How to complete this task | Somewhere below are a line with "Die Outline Area - 2580 um2 (-9.2%)" and a later line with "Per-cell routed wire length - 13.5 um (+12%)". Output exactly those lines and all lines between them.

Dataset entries |

`src/rtl/down_counter_timer_if.sv`:
```
// Control/status bundle for the loadable down counter timer.
// The master drives control strobes; the slave (the counter) returns status.
interface down_counter_timer_if #(
  parameter int WIDTH = 3
);
  logic             T;
  logic             load;
  logic [WIDTH-1:0] load_val;
  logic             auto_reload;
  logic [WIDTH-1:0] out;
  logic             zero;
  logic             tc;
  logic             busy;

  modport master (
    output T,
    output load,
    output load_val,
    output auto_reload,
    input  out,
    input  zero,
    input  tc,
    input  busy
  );

  modport slave (
    input  T,
    input  load,
    input  load_val,
    input  auto_reload,
    output out,
    output zero,
    output tc,
    output busy
  );
endinterface

```
`src/rtl/down_counter_timer.sv`:
```
// Loadable down counter with terminal-count pulse.
// Stops at zero (one-shot) or reloads the start value (periodic).
module down_counter_timer #(
  parameter int WIDTH = 3
) (
  input  logic                clk,
  input  logic                reset,
  down_counter_timer_if.slave bus
);

  typedef enum logic [1:0] {
    IDLE = 2'd0,
    RUN  = 2'd1,
    DONE = 2'd2
  } state_t;

  state_t           state_q, state_d;
  logic [WIDTH-1:0] cnt_q, cnt_d;
  logic [WIDTH-1:0] rel_q, rel_d;
  logic             zero_q, zero_d;
  logic             tc_q, tc_d;
  logic             busy_q, busy_d;

  logic step;
  logic last;

  // A load on the same edge pre-empts any decrement.
  assign step = !bus.load
             && (state_q == RUN)
             && bus.T;
  assign last = (cnt_q == WIDTH'(1));

  always_ff @(posedge clk or posedge reset) begin
    if (reset) begin
      state_q <= IDLE;
      cnt_q   <= '0;
      rel_q   <= '0;
      zero_q  <= 1'b1;
      tc_q    <= 1'b0;
      busy_q  <= 1'b0;
    end else begin
      state_q <= state_d;
      cnt_q   <= cnt_d;
      rel_q   <= rel_d;
      zero_q  <= zero_d;
      tc_q    <= tc_d;
      busy_q  <= busy_d;
    end
  end

  always_comb begin
    state_d = state_q;
    cnt_d   = cnt_q;
    rel_d   = rel_q;
    unique case (1'b1)
      bus.load: begin
        cnt_d   = bus.load_val;
        rel_d   = bus.load_val;
        state_d = (bus.load_val != '0)
                ? RUN : IDLE;
      end
      (step && last): begin
        if (bus.auto_reload) begin
          cnt_d = rel_q;
        end else begin
          cnt_d   = '0;
          state_d = DONE;
        end
      end
      (step && !last): begin
        cnt_d = cnt_q - WIDTH'(1);
      end
      default: begin
      end
    endcase
  end

  always_comb begin
    zero_d = (cnt_d == '0);
    busy_d = (state_d == RUN);
    tc_d   = step && last;
  end

  assign bus.out  = cnt_q;
  assign bus.zero = zero_q;
  assign bus.tc   = tc_q;
  assign bus.busy = busy_q;

endmodule
```
`src/flat_wrapper.sv`:
```
// flat-port wrapper written by rule: the top's interface ports become plain ports
module down_counter_timer_flat 
#(
  parameter int WIDTH = 3
)
  (clk, reset, bus_T, bus_load, bus_load_val, bus_auto_reload, bus_out, bus_zero, bus_tc, bus_busy);
  down_counter_timer_if #(.WIDTH(WIDTH)) bus_i ();
  input  logic clk;
  input  logic reset;
  input wire logic [$bits(bus_i.T)-1:0] bus_T;
  input wire logic [$bits(bus_i.load)-1:0] bus_load;
  input wire logic [$bits(bus_i.load_val)-1:0] bus_load_val;
  input wire logic [$bits(bus_i.auto_reload)-1:0] bus_auto_reload;
  output wire logic [$bits(bus_i.out)-1:0] bus_out;
  output wire logic [$bits(bus_i.zero)-1:0] bus_zero;
  output wire logic [$bits(bus_i.tc)-1:0] bus_tc;
  output wire logic [$bits(bus_i.busy)-1:0] bus_busy;
  assign bus_i.T = bus_T;
  assign bus_i.load = bus_load;
  assign bus_i.load_val = bus_load_val;
  assign bus_i.auto_reload = bus_auto_reload;
  assign bus_out = bus_i.out;
  assign bus_zero = bus_i.zero;
  assign bus_tc = bus_i.tc;
  assign bus_busy = bus_i.busy;
  down_counter_timer #(.WIDTH(WIDTH)) u_core (.clk(clk), .reset(reset), .bus(bus_i));
endmodule
```
`config.mk`:
```
export PLATFORM = sky130hd
export DESIGN_NAME = down_counter_timer_flat
export DESIGN_NICKNAME = d
export VERILOG_FILES = /design/src/rtl/down_counter_timer_if.sv /design/src/rtl/down_counter_timer.sv /design/src/flat_wrapper.sv
export SDC_FILE = /design/constraint.sdc
export NUM_CORES = 1
export LEC_CHECK = 0
export ABC_AREA = 1
export BUFFER_PORTS_ARGS = -buffer_cell sky130_fd_sc_hd__buf_4
export CELL_PAD_IN_SITES_DETAIL_PLACEMENT = 0
export CELL_PAD_IN_SITES_GLOBAL_PLACEMENT = 1
export CORE_ASPECT_RATIO = 0.7
export CORE_MARGIN = 5
export CORE_UTILIZATION = 32
export DETAILED_ROUTE_END_ITERATION = 10
export GPL_TIMING_DRIVEN = 0
export MAX_ROUTING_LAYER = met4
export PLACE_DENSITY = 0.67
export SLEW_MARGIN = 5
export SYNTH_ARGS = -nofsm -noshare
export SYNTH_HDL_FRONTEND = slang
export SYNTH_SLANG_ARGS = --single-unit
export TNS_END_PERCENT = 5
```
`constraint.sdc`:
```
create_clock -name clk -period 1.2 [get_ports clk]
set_clock_uncertainty 0.15 [all_clocks]
set_input_delay 0.12 -clock clk [delete_from_list [all_inputs] [get_ports clk]]
set_output_delay 0.12 -clock clk [all_outputs]
set_load 0.03 [all_outputs]
```
==> reports/qor.txt, run 1 <==
Via count of the first global-routing pass - 531
Power Dens Cells - 1180 nW/um2
Standby leakage power - 0.000485 uW
Number of vias in the routed layout - 537
Total design power - 1070 uW
Remaining antenna violation count after routing - 0
Total wire length - 1460 um
Clock slew at reported path FFs - 0.07 ns
Core region area - 1820 um2
Switch share - 35.3%
DR DRC count - 0
Vertical extent of the die - 46.1 um
Number of CTS-inserted buffers - 3
Class of the most critical hold timing path - in -> reg
CTS root buffer - sky130_fd_sc_hd__clkbuf_4
Post-DP HPWL - 1020 um
Final core utilization - 49.7%
Iteration-0 DRC count of the detailed router - 12
Per-cell routed wire length - 12.0 um
Unique cell type count in the Yosys netlist - 18
Number of antenna violations at the first check in global routing - 0
Initial standard-cell utilization of the core - 32.8%
Primary flip-flop cell chosen by synthesis mapping - sky130_fd_sc_hd__dfrtp_1
Final critical delay including setup and external delays - 1.38 ns
Total I/O pin count - 14
Per-cell via count in the routed design - 4.40
Number of cells traversed by the worst hold path - 3
Total nets after synthesis - 85
Clock network latency to the later pin of the worst-skew pair - 0.28 ns
Violated checks - hold timing, setup timing
Worst vdd ir - 0.570 mV
Commonest non-fill, non-tap cell in the layout - sky130_fd_sc_hd__nand2_1
Critical R2R Launch - u_core.bus.out[0]
Hold Path End - u_core.state_q[0]
CTS tree - done
Largest net degree at the start of global routing - 12
Worst-case headroom to the max-slew limit - 69.1%
Arr. time, crit path - 1.46 ns
Hold Worst Slack - -0.0390 ns
Fillers - 184
Category of the worst setup path capture point - register
Width of the die - 61.6 um
Max-slew violations - 0
Highest Clock Rate - 0.723 GHz
Syn. warnings - 0
Hold-fix buffer count after cts - 5
Number of antenna repair diodes - 0
Area of the mapped netlist - 597 um2
Number of nets in the layout - 111
Count of flip-flops with a built-in enable after synthesis - 0
Run status - finished, violations left
FFs w/ async S/R, synth - 100%
Count of final hold-check violations - 1
Pin slew with the least headroom to its limit - 0.464 ns
Sequential-to-total area share from yosys stat - 46.3%
Instance count of the mapped netlist - 75
Worst r2r dst - u_core.bus.zero
H-Tree Level Count - 1
Worst slack at placement - -0.215 ns
Number of buffers inserted by port buffering - 13
Residual overflow from global routing - 0
Power dissipated by switching net loads - 379 uW
Global-route wire length before repair - 2440 um
Mean area per synthesized cell - 7.96 um2
Internal reg-to-reg setup slack - -0.18 ns
Design internal power - 694 uW
Portion of total power attributed to combinational logic - 33.8%
Setup tns final - -1.10 ns
Setup WS post-layout - -0.184 ns
Required @ worst endpoint - 1.28 ns
RSZ-0062 raised after global routing - true
Max-cap viol count - 0
Placer congestion estimate - 0.744
Sequential power share - 41.1%
Startpoint type of the worst setup path - register
GRT Resource Usage Total - 13.2%
Number of clock sinks - 11
Final setup violating endpoints - 10
Die Outline Area - 2840 um2
Commonest non-fill, non-tap cells in the layout - 19 x sky130_fd_sc_hd__nand2_1, 13 x sky130_fd_sc_hd__buf_4, 11 x sky130_fd_sc_hd__inv_1, 8 x sky130_fd_sc_hd__dfrtp_1
Share of power burned in the clock network - 25.1%
FP Rows - 13
Max Fanout on Critical Path - 3
Buffer levels on the longest clock path - 2
Hold_sp - bus_load_val[2]
Worst reg-to-reg path cell count - 8
Post-route fraction of the period consumed by the critical path - 115%
Area added between synthesis and finish - 51.8%
Fraction of layout instances using a drive strength above 1 - 49.0%
Number of search-and-repair iterations in the first detailed-routing pass - 4
Critical setup path kind - reg -> reg
Number of synthesized register bits - 11
worst max-delay path by stage:
stage                      startpoint              end  cells past startpoint
finish              u_core.bus.out[0]  u_core.bus.zero                      8
global route        u_core.bus.out[0]  u_core.bus.zero                     10
CTS                 u_core.bus.out[0]  u_core.bus.zero                      8
detailed placement  u_core.bus.out[0]  u_core.bus.zero                     10
global placement    u_core.bus.out[0]  u_core.bus.zero                     10
floorplan           u_core.bus.out[0]  u_core.bus.busy                      8
cells by family after synthesis:
kind of cell / Yosys count / share of synthesized area (%)
flip-flops: 11 / 46.3
adder cells (fa/ha/maj): 2 / 4.19
buffers and inverters: 18 / 11.3
AO/OA/AOI/OAI: 4 / 4.82
AND/OR/NAND/NOR: 40 / 33.3
what timing repair did:
action	CTS	global route
setup endpoints to repair	8	10
resized for setup	13	6
pin swaps	9	7
buffers inserted	3	0
hold endpoints to repair	17	1
metal layers:
metal / vias up / share of wire [%] / global-route usage, %
met2: 11 / 45 / 19.0
met4: 0 / 1.7 / 5.08
li1: 277 / - / -
met3: 5 / 7.3 / 6.16
met5: - / 0 / -
met1: 244 / 46 / 16.0
metrics by stage:
stage / hold WS (ns) / area [um2] / std cells
after global routing: -0.0184 / 906 / 122
after floorplan: -0.178 / 611 / 75
after global placement: 0.00649 / 736 / 110
final: -0.0390 / 906 / 122
after CTS: -0.0386 / 886 / 122
after detailed placement: 0.0154 / 736 / 110
state kept, by name (all words and copies together) (netlist names):
name / count
u_core.bus.out: 3
u_core.rel_q: 3
u_core.state_q: 2
u_core.bus.busy: 1
u_core.bus.tc: 1
u_core.bus.zero: 1
power by group through the flow:
stage                     clock network [uW]  logic (uW)  registers [uW]
after global routing                     292         399             446
after floorplan                            0         127             487
final                                    270         362             441
after global placement                     0         264             441
after CTS                                276         351             439
after detailed placement                   0         265             443
critical path, cell delays in order (launching register included):
cell	delay, ns
sky130_fd_sc_hd__dfrtp_2	0.43
sky130_fd_sc_hd__inv_4	0.06
sky130_fd_sc_hd__ha_4	0.26
sky130_fd_sc_hd__inv_2	0.03
sky130_fd_sc_hd__nand4_1	0.07
sky130_fd_sc_hd__nand3_2	0.09
sky130_fd_sc_hd__nor2_2	0.11
sky130_fd_sc_hd__nand2_2	0.07
sky130_fd_sc_hd__nor2_2	0.07
cells in the mapped netlist, types with 2 or more instances:
library cell | count | area (um2)
sky130_fd_sc_hd__inv_1 | 16 | 60.1
sky130_fd_sc_hd__ha_1 | 2 | 25.0
sky130_fd_sc_hd__nand3_2 | 2 | 20.0
sky130_fd_sc_hd__nand2_2 | 2 | 12.5
sky130_fd_sc_hd__nand4_1 | 3 | 18.8
sky130_fd_sc_hd__nor2_1 | 3 | 11.3
sky130_fd_sc_hd__inv_2 | 2 | 7.51
sky130_fd_sc_hd__dfrtp_1 | 10 | 250
sky130_fd_sc_hd__nand2_1 | 22 | 82.6
sky130_fd_sc_hd__nand3_1 | 5 | 25.0
final cells by class:
type	instances	area (um2)	share of cell area, %
flip-flops and latches	11	279	30.8
clock buffers	3	22.5	2.49
inverters	18	75.1	8.29
repair buffers	21	181	20.0
multi-input cells	46	315	34.8
clock inverters	1	5.00	0.552
well taps	22	27.5	3.04
Power figures use the tool's default switching activity.
==> run 2: changes to the inputs <==
--- a/config.mk
+++ b/config.mk
@@ -5,17 +5,16 @@
 export SDC_FILE = /design/constraint.sdc
 export NUM_CORES = 1
 export LEC_CHECK = 0
-export ABC_AREA = 1
+export ABC_AREA = 0
 export BUFFER_PORTS_ARGS = -buffer_cell sky130_fd_sc_hd__buf_4
 export CELL_PAD_IN_SITES_DETAIL_PLACEMENT = 0
 export CELL_PAD_IN_SITES_GLOBAL_PLACEMENT = 1
-export CORE_ASPECT_RATIO = 0.7
 export CORE_MARGIN = 5
-export CORE_UTILIZATION = 32
+export CORE_UTILIZATION = 35
 export DETAILED_ROUTE_END_ITERATION = 10
 export GPL_TIMING_DRIVEN = 0
 export MAX_ROUTING_LAYER = met4
-export PLACE_DENSITY = 0.67
+export PLACE_DENSITY = 0.68
 export SLEW_MARGIN = 5
 export SYNTH_ARGS = -nofsm -noshare
 export SYNTH_HDL_FRONTEND = slang
==> reports/qor.txt, run 2 <==
Power dissipated by switching net loads - 294 uW (-22%)
Main combinational cell family by area after synthesis - simple AND/OR/NAND/NOR gates
Largest stage delay on the critical path - 0.44 ns (about the same)
Number of vias in the routed layout - 445 (-17%)
Number of buffer and inverter instances along the worst setup path - 1 (-1)
Clock slew at reported path FFs - 0.07 ns (about the same)
Critical R2R Launch - u_core.bus.out[0]
Power Dens Cells - 1200 nW/um2 (+0.94%)
Post-placement cell count - 80 (-27%)
Clock network latency to the later pin of the worst-skew pair - 0.26 ns (-0.02 ns)
Core region area - 1540 um2 (-15%)
CTS tree - done
Met2 wire length - 521 um (-20%)
Number of CTS-inserted buffers - 3 (unchanged)
Initial standard-cell utilization of the core - 37.8% (+5.1 points)
Largest net degree at the start of global routing - 12 (unchanged)
Critical setup path kind - reg -> reg
Fraction of synthesized area in multiplexers - 0% (unchanged)
RSZ-0062 raised after global routing - true
Number of nets in the layout - 82 (-26%)
Non-filler cells, final - 87 (-29%)
Design internal power - 660 uW (-4.9%)
Remaining antenna violation count after routing - 0 (unchanged)
Via count of the first global-routing pass - 431 (-19%)
GRT Resource Usage Total - 10.1% (-3.1 points)
Critical Path Slowest Stage Cell - sky130_fd_sc_hd__dfrtp_2
Worst vdd ir - 0.555 mV (-2.7%)
Number of antenna repair diodes - 0 (unchanged)
Required @ worst endpoint - 1.23 ns (-0.05 ns)
Iteration-0 DRC count of the detailed router - 6 (-6)
Vertical extent of the die - 50.8 um (+10%)
Standby leakage power - 0.000379 uW (-22%)
Instance count of the mapped netlist - 51 (-32%)
Internal reg-to-reg setup slack - -0.33 ns (-0.14 ns)
Met3 WL post-DR - 64 um (-40%)
Worst-case headroom to the max-slew limit - 72.6% (+3.5 points)
Unique cell type count in the Yosys netlist - 26 (+8)
Max Fanout on Critical Path - 3 (unchanged)
Sequential power share - 45.8% (+4.7 points)
Violated checks - setup timing
Total design power - 954 uW (-11%)
FFs w/ async S/R, synth - 100% (unchanged)
Sequential-to-total area share from yosys stat - 47.4% (+1.1 points)
Endpoint of the most critical setup path - u_core.bus.zero
Area share of the leading cell type in the synthesized netlist - 42.9% (+0.99 points)
Commonest non-fill, non-tap cells in the layout - 12 x sky130_fd_sc_hd__buf_4, 7 x sky130_fd_sc_hd__dfrtp_1, 5 x sky130_fd_sc_hd__inv_1
Die Outline Area - 2580 um2 (-9.2%)
Count of final hold-check violations - 0 (-1)
Mean area per synthesized cell - 11.4 um2 (+44%)
Total I/O pin count - 14 (unchanged)
Number of cells traversed by the worst hold path - 3 (unchanged)
Total nets after synthesis - 61 (-28%)
Max-cap viol count - 0 (unchanged)
Number of synthesized register bits - 11 (unchanged)
Number of search-and-repair iterations in the first detailed-routing pass - 4 (unchanged)
DR DRC count - 0 (unchanged)
Startpoint type of the worst setup path - register
Worst reg-to-reg path cell count - 6 (-2)
Post-CTS setup repair buffer count - 0 (-3)
Final critical delay including setup and external delays - 1.53 ns (+0.143 ns)
Worst slack at placement - -0.344 ns (-0.129 ns)
Switch share - 30.8% (-4.5 points)
Fraction of layout instances using a drive strength above 1 - 49.3% (+0.30 points)
Cell-by-cell trace of the critical path - inv_2 > ha_1 > nor2b_2 > a31oi_1 > o41ai_2 > nor3_2
Primary flip-flop cell chosen by synthesis mapping - sky130_fd_sc_hd__dfrtp_1
Cell types with the highest counts after synthesis - 10 x sky130_fd_sc_hd__dfrtp_1, 7 x sky130_fd_sc_hd__inv_1, 3 x sky130_fd_sc_hd__and2_1, 3 x sky130_fd_sc_hd__nand2_1
Largest delay contributor family on the critical path - flip-flops
Commonest non-fill, non-tap cell in the layout - sky130_fd_sc_hd__buf_4
Setup tns final - -1.27 ns (-0.173 ns)
Area added between synthesis and finish - 36.9%
Highest Clock Rate - 0.655 GHz (-9.4%)
Post-route fraction of the period consumed by the critical path - 127% (+12 points)
Per-cell routed wire length - 13.5 um (+12%)
Fraction of the mapped netlist area in simple logic gates - 21.9% (-11 points)
H-Tree Level Count - 1 (unchanged)
Area of the mapped netlist - 583 um2 (-2.3%)
Wire length on met1 - 572 um (-15%)
Residual overflow from global routing - 0 (unchanged)
Post-DP HPWL - 884 um (-14%)
Path length in cells of the critical path - 6 (-2)
Placer congestion estimate - 0.705 (-5.2%)
Width of the die - 50.8 um (-18%)
Setup WS post-layout - -0.327 ns (-0.143 ns)
Number of antenna violations at the first check in global routing - 0 (unchanged)
Worst r2r dst - u_core.bus.zero
Run status - finished, violations left
Class of the most critical hold timing path - in -> reg
Highest metal layer with signal wires - met4
Final setup violating endpoints - 7 (-3)
FP Rows - 14 (+1)
Number of buffers inserted by port buffering - 13 (unchanged)
Count of flip-flops with a built-in enable after synthesis - 0 (unchanged)
Count leader, synth - sky130_fd_sc_hd__dfrtp_1
Syn. warnings - 0 (unchanged)
Global-route wire length before repair - 1890 um (-22%)
Xor/xnor cell area share of the yosys netlist - 0% (unchanged)
Hold Worst Slack - 0.0235 ns (+0.0625 ns)
CTS root buffer - sky130_fd_sc_hd__clkbuf_4
Portion of total power attributed to combinational logic - 28.7% (-5.1 points)
Number of clock sinks - 11 (unchanged)
Critical path startpoint - u_core.bus.out[0]
Buffer levels on the longest clock path - 2 (unchanged)
Area contributors post-synth - sky130_fd_sc_hd__dfrtp_1 43%, sky130_fd_sc_hd__dfstp_2 4.5%, sky130_fd_sc_hd__inv_1 4.5%
Arr. time, crit path - 1.56 ns (+0.10 ns)
Per-cell via count in the routed design - 5.11 (+16%)
Total wire length - 1170 um (-20%)
Share of power burned in the clock network - 25.5% (+0.4 points)
Post-Synth Adder-Cell Area - 4.29% (+0.099 points)
Max-slew violations - 0 (unchanged)
Compound-Gate Fraction of Synth Area - 20.0% (+15 points)
Category of the worst setup path capture point - register
Synth area leader - sky130_fd_sc_hd__dfrtp_1
Pin slew with the least headroom to its limit - 0.407 ns (-0.0568 ns)
-- run 2: cell count changes in the layout (fill, tap and decap cells not counted), moves of 3 or more --
cell                      delta
sky130_fd_sc_hd__inv_4       -3
sky130_fd_sc_hd__and2_1      +3
sky130_fd_sc_hd__nand2_1    -16
sky130_fd_sc_hd__inv_1       -6
sky130_fd_sc_hd__nand2_2     -4
sky130_fd_sc_hd__nand4_1     -3
sky130_fd_sc_hd__nand3_2     -5
-- run 2: worst min-delay path by stage --
stage / start / end / slack [ns]
detailed placement: reset / u_core.bus.busy / -0.008
finish: bus_load_val[0] / u_core.state_q[0] / 0.02
CTS: bus_load_val[0] / u_core.state_q[0] / 0.01
global placement: reset / u_core.bus.busy / -0.001
global route: bus_load_val[0] / u_core.state_q[0] / 0.04
floorplan: reset / u_core.bus.busy / -0.18
-- run 2: power by group through the flow --
| stage | clock, uW | combinational, uW | sequential [uW] |
|---|---|---|---|
| after global placement | 0 | 259 | 442 |
| after detailed placement | 0 | 259 | 443 |
| after global routing | 268 | 296 | 442 |
| after CTS | 251 | 274 | 435 |
| after floorplan | 0 | 137 | 481 |
| final | 244 | 273 | 437 |
-- run 2: kinds of logic (layout without fill, tap and decap cells) --
group | after synthesis | after routing
buf+inv | 8 | 28
compound gates | 14 | 14
simple gates | 16 | 16
flops | 11 | 11
fa+ha+maj | 2 | 2
-- run 2: worst reg2reg max path, cell delays in order (launching register included) --
cell                      delay (ns)
sky130_fd_sc_hd__dfrtp_2        0.44
sky130_fd_sc_hd__inv_2          0.08
sky130_fd_sc_hd__ha_1           0.16
sky130_fd_sc_hd__nor2b_2        0.15
sky130_fd_sc_hd__a31oi_1        0.05
sky130_fd_sc_hd__o41ai_2        0.35
sky130_fd_sc_hd__nor3_2         0.08
-- run 2: what timing repair did --
| item | CTS | global route |
|---|---|---|
| gates resized for setup | 2 | 2 |
| endpoints found under the hold margin | 15 | 0 |
| hold buffers | 3 | 0 |
| gates cloned | 0 | 0 |
| pin swaps | 0 | 1 |
| endpoints found under the setup margin | 7 | 9 |
-- run 2: area by class of cell --
cell class,instances,area (um2)
fillers,149,743
plain buffers,1,11.3
well taps,16,20.0
clock buffers,4,26.3
inverters,7,26.3
flip-flops and latches,11,280
multi-input cells,32,303
repair buffers,16,131
-- run 2: per-stage QoR --
stage | cell area, um2 | utilization, %
6_report | 798 | 51.8
5_1_grt | 798 | 51.8
4_1_cts | 793 | 51.5
3_5_place_dp | 726 | 47.1
3_3_place_gp | 726 | 47.1
2_1_floorplan | 608 | -
-- run 2: metal layers --
| metal | vias up | track usage, % |
|---|---|---|
| li1 | 221 | - |
| met3 | 2 | 3.20 |
| met1 | 213 | 12.8 |
| met5 | - | - |
| met2 | 9 | 14.5 |
| met4 | 0 | 5.11 |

Task result |
Die Outline Area - 2580 um2 (-9.2%)
Count of final hold-check violations - 0 (-1)
Mean area per synthesized cell - 11.4 um2 (+44%)
Total I/O pin count - 14 (unchanged)
Number of cells traversed by the worst hold path - 3 (unchanged)
Total nets after synthesis - 61 (-28%)
Max-cap viol count - 0 (unchanged)
Number of synthesized register bits - 11 (unchanged)
Number of search-and-repair iterations in the first detailed-routing pass - 4 (unchanged)
DR DRC count - 0 (unchanged)
Startpoint type of the worst setup path - register
Worst reg-to-reg path cell count - 6 (-2)
Post-CTS setup repair buffer count - 0 (-3)
Final critical delay including setup and external delays - 1.53 ns (+0.143 ns)
Worst slack at placement - -0.344 ns (-0.129 ns)
Switch share - 30.8% (-4.5 points)
Fraction of layout instances using a drive strength above 1 - 49.3% (+0.30 points)
Cell-by-cell trace of the critical path - inv_2 > ha_1 > nor2b_2 > a31oi_1 > o41ai_2 > nor3_2
Primary flip-flop cell chosen by synthesis mapping - sky130_fd_sc_hd__dfrtp_1
Cell types with the highest counts after synthesis - 10 x sky130_fd_sc_hd__dfrtp_1, 7 x sky130_fd_sc_hd__inv_1, 3 x sky130_fd_sc_hd__and2_1, 3 x sky130_fd_sc_hd__nand2_1
Largest delay contributor family on the critical path - flip-flops
Commonest non-fill, non-tap cell in the layout - sky130_fd_sc_hd__buf_4
Setup tns final - -1.27 ns (-0.173 ns)
Area added between synthesis and finish - 36.9%
Highest Clock Rate - 0.655 GHz (-9.4%)
Post-route fraction of the period consumed by the critical path - 127% (+12 points)
Per-cell routed wire length - 13.5 um (+12%)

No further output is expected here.